Reproduce word for word, from the entries below, the line with "ant_nets: 0", the line with "slew-limit-headroom: 0.302", and every line between them, and nothing more.

== DATA FOR PROCESSING ==

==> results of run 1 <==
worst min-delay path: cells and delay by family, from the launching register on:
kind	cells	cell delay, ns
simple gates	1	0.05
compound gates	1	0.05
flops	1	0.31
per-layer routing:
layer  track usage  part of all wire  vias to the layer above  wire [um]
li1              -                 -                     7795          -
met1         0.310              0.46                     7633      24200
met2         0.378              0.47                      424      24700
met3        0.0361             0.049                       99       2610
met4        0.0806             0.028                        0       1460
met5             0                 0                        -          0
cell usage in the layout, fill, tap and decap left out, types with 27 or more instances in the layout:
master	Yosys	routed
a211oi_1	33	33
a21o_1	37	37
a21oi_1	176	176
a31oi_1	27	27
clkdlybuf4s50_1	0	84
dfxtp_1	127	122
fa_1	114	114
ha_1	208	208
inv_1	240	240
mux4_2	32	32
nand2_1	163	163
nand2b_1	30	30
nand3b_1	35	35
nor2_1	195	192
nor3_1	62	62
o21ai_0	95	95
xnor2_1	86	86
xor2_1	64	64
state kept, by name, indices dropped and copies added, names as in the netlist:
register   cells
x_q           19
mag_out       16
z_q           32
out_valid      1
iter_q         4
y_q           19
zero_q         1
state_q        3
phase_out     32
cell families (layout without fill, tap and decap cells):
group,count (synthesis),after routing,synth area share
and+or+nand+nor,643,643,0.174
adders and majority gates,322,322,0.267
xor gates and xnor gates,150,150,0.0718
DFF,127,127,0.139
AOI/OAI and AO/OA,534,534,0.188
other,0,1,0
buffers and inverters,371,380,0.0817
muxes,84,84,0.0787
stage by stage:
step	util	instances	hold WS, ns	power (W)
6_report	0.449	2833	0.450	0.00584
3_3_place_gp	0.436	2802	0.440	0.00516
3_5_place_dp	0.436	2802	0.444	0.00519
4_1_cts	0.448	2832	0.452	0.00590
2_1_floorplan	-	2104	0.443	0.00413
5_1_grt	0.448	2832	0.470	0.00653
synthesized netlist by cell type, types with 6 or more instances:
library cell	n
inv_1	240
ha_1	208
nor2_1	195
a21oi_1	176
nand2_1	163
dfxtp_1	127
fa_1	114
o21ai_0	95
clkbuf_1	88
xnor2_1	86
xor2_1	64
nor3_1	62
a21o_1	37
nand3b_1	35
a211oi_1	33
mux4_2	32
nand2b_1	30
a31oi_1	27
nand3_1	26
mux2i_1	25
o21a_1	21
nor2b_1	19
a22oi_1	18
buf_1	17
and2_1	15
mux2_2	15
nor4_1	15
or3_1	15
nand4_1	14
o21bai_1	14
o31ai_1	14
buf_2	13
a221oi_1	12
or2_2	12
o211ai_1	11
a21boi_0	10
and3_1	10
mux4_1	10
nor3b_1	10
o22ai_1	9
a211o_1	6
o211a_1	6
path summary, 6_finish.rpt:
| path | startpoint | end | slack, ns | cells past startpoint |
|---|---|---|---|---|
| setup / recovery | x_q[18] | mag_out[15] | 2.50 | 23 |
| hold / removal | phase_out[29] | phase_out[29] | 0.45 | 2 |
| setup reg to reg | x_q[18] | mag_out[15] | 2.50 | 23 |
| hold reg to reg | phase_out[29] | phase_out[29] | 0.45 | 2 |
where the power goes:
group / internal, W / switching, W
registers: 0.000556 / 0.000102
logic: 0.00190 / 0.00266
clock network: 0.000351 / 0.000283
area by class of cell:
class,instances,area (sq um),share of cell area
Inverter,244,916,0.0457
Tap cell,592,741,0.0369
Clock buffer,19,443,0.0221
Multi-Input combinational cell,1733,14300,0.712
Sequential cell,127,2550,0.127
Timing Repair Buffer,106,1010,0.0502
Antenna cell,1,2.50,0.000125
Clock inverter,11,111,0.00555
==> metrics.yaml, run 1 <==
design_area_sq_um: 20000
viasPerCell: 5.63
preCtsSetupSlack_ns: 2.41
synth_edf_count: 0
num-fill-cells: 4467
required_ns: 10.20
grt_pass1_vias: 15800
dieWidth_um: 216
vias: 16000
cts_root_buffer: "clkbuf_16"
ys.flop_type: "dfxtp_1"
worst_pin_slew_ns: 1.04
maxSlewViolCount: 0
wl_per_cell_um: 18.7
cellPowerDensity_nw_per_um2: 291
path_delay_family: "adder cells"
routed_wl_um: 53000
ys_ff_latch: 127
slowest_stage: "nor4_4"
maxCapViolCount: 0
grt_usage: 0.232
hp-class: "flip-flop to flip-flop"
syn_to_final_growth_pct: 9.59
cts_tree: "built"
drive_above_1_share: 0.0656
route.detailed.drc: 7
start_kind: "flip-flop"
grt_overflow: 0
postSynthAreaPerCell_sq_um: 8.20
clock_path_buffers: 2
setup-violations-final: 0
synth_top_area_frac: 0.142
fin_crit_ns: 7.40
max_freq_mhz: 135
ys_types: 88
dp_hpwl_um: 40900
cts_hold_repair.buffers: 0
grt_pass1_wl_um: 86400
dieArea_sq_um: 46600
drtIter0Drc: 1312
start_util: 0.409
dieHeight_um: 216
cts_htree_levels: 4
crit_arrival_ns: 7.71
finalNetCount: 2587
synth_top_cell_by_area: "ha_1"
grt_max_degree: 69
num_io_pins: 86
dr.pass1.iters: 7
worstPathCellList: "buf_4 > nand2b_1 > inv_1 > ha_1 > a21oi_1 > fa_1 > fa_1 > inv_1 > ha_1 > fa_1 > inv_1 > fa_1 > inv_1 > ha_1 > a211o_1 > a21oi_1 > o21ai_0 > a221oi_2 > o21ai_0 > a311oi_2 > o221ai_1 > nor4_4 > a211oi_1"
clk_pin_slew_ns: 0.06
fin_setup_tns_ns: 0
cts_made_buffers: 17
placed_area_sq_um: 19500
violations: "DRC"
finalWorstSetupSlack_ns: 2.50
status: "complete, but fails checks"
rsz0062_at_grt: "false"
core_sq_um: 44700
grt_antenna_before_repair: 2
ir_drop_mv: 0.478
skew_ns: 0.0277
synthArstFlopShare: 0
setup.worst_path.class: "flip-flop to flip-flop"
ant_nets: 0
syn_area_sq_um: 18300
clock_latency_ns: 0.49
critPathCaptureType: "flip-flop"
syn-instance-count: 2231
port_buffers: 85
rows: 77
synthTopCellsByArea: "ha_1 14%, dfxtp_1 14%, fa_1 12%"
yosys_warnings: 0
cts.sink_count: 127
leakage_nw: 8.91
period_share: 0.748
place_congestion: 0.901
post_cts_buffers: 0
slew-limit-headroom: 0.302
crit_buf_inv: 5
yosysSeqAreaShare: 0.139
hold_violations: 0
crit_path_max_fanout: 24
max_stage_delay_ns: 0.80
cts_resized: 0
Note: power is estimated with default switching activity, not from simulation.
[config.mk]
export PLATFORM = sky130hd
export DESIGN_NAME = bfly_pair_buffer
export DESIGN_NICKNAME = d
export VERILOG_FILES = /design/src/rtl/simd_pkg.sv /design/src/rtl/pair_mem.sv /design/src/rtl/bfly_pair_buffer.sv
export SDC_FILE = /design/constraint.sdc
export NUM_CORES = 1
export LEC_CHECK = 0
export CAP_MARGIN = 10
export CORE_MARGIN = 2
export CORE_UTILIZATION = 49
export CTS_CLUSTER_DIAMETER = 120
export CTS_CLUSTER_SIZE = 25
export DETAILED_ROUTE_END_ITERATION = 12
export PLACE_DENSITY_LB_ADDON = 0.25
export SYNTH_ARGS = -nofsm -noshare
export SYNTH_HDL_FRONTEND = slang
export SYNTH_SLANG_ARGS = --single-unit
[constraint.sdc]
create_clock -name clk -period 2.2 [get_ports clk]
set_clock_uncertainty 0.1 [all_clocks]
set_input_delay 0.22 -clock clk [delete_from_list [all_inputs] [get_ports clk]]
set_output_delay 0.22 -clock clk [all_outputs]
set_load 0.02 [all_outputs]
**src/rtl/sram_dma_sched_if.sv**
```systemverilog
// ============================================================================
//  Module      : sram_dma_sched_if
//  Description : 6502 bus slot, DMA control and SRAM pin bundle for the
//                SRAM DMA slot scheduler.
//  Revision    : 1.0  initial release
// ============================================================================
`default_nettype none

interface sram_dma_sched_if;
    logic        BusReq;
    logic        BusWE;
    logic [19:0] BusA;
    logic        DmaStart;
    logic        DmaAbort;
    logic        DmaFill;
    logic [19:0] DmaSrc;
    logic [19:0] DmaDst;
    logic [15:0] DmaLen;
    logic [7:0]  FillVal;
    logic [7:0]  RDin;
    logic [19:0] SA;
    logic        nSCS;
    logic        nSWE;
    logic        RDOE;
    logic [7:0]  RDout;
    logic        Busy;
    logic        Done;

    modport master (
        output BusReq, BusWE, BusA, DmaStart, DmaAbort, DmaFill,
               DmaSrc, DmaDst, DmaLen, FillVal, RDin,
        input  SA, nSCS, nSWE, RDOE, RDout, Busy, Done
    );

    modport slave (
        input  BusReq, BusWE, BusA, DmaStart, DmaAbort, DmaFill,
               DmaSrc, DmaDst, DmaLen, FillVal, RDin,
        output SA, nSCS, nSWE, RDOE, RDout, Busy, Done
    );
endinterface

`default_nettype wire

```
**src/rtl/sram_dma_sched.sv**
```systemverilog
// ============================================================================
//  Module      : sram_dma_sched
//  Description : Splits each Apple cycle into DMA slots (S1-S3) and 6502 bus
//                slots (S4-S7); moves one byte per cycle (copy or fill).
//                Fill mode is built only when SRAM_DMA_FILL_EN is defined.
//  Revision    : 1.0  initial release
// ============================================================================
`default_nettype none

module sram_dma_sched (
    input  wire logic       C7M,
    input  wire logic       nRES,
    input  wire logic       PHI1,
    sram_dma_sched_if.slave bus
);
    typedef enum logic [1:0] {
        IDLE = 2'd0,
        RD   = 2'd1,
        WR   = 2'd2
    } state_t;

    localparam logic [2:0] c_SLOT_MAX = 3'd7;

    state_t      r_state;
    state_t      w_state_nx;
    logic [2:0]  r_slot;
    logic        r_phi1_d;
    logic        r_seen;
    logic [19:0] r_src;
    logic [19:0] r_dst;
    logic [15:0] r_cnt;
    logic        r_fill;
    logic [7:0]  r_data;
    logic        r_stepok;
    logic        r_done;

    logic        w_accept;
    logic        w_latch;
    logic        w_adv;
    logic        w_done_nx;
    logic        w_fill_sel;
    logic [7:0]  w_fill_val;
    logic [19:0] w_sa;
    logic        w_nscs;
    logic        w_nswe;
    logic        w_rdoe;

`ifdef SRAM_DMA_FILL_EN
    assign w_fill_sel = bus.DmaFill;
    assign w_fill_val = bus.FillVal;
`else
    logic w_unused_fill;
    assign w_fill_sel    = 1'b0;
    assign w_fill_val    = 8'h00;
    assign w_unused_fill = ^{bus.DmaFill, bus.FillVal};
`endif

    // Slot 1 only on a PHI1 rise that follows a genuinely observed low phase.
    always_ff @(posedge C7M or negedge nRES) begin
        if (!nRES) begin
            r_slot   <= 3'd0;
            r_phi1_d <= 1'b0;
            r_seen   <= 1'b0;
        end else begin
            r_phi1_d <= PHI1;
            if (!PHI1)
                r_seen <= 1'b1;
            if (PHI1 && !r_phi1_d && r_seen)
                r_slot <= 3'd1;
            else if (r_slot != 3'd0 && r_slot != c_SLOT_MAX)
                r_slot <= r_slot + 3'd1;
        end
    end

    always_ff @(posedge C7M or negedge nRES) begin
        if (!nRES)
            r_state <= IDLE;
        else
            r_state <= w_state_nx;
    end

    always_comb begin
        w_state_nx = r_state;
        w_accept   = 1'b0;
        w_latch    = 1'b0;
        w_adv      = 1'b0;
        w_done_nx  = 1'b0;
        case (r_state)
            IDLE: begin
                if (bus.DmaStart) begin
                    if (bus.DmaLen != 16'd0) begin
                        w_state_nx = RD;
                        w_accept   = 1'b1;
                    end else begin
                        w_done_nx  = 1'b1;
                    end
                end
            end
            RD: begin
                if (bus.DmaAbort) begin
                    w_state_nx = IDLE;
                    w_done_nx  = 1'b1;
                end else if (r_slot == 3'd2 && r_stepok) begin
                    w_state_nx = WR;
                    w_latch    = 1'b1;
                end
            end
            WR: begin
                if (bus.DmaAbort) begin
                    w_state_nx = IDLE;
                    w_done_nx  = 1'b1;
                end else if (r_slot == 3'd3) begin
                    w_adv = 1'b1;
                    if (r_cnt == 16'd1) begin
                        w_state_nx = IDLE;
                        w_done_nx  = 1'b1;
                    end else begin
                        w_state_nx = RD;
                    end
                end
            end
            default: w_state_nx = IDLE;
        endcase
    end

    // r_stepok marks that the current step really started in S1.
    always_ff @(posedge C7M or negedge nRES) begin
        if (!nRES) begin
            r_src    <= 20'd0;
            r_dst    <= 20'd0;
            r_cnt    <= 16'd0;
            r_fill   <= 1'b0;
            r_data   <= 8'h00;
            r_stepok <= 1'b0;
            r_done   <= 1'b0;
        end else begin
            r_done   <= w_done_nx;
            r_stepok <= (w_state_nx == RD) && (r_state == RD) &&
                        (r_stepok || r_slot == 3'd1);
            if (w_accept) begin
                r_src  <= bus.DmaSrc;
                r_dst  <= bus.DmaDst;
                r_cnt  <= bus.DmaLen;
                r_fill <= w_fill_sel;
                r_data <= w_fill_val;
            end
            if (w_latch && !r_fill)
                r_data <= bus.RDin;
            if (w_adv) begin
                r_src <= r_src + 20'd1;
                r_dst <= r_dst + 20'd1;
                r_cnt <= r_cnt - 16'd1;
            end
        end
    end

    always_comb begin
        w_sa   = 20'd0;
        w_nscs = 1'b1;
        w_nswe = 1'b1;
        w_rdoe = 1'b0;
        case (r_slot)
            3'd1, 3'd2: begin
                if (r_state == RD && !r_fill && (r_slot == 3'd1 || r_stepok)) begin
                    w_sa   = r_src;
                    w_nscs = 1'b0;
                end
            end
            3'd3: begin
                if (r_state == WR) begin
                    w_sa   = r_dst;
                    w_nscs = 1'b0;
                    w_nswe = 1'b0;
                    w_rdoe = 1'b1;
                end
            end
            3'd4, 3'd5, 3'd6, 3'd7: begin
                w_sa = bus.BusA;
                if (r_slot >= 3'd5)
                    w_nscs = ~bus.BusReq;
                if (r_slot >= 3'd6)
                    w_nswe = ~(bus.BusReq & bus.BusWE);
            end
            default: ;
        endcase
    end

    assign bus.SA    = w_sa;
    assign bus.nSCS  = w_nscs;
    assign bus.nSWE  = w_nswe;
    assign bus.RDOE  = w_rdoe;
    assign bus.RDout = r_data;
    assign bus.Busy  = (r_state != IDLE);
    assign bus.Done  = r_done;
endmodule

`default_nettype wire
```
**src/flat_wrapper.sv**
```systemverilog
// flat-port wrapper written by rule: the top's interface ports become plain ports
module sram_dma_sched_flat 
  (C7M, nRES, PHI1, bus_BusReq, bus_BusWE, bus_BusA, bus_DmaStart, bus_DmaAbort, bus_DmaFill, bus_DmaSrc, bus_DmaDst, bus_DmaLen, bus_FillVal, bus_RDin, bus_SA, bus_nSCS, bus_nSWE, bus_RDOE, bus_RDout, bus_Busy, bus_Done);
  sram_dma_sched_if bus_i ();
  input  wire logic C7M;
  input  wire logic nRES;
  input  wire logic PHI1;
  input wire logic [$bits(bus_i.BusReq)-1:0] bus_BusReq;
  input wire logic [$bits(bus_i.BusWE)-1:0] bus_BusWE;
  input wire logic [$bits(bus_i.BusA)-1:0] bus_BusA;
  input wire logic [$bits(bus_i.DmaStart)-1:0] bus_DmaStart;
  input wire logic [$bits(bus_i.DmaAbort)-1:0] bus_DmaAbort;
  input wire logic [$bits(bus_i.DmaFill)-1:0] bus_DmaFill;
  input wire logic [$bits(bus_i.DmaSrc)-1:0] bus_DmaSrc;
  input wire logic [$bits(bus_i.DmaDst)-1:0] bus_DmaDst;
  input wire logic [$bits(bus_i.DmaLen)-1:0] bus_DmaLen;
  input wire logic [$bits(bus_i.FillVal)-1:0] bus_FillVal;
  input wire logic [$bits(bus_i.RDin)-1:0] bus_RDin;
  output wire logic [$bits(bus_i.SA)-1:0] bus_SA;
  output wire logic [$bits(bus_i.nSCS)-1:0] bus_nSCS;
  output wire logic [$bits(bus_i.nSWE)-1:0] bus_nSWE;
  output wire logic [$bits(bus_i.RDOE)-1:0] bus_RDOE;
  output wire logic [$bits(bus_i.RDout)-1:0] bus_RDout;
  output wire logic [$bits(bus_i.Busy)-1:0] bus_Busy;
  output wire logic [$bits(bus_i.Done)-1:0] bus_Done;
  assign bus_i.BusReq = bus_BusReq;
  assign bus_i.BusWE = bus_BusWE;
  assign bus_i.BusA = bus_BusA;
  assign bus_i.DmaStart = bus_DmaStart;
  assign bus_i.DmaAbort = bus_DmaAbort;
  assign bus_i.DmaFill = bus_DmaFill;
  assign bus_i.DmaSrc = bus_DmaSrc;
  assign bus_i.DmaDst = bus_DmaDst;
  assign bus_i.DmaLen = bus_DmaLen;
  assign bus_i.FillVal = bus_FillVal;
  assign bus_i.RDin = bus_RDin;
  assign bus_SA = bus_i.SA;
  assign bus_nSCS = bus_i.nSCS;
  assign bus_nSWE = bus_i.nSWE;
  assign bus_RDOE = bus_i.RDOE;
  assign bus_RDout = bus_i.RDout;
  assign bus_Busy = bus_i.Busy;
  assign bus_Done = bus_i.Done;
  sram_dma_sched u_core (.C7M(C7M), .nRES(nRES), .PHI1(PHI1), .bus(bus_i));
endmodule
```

===

ANSWER SPACE.
ant_nets: 0
syn_area_sq_um: 18300
clock_latency_ns: 0.49
critPathCaptureType: "flip-flop"
syn-instance-count: 2231
port_buffers: 85
rows: 77
synthTopCellsByArea: "ha_1 14%, dfxtp_1 14%, fa_1 12%"
yosys_warnings: 0
cts.sink_count: 127
leakage_nw: 8.91
period_share: 0.748
place_congestion: 0.901
post_cts_buffers: 0
slew-limit-headroom: 0.302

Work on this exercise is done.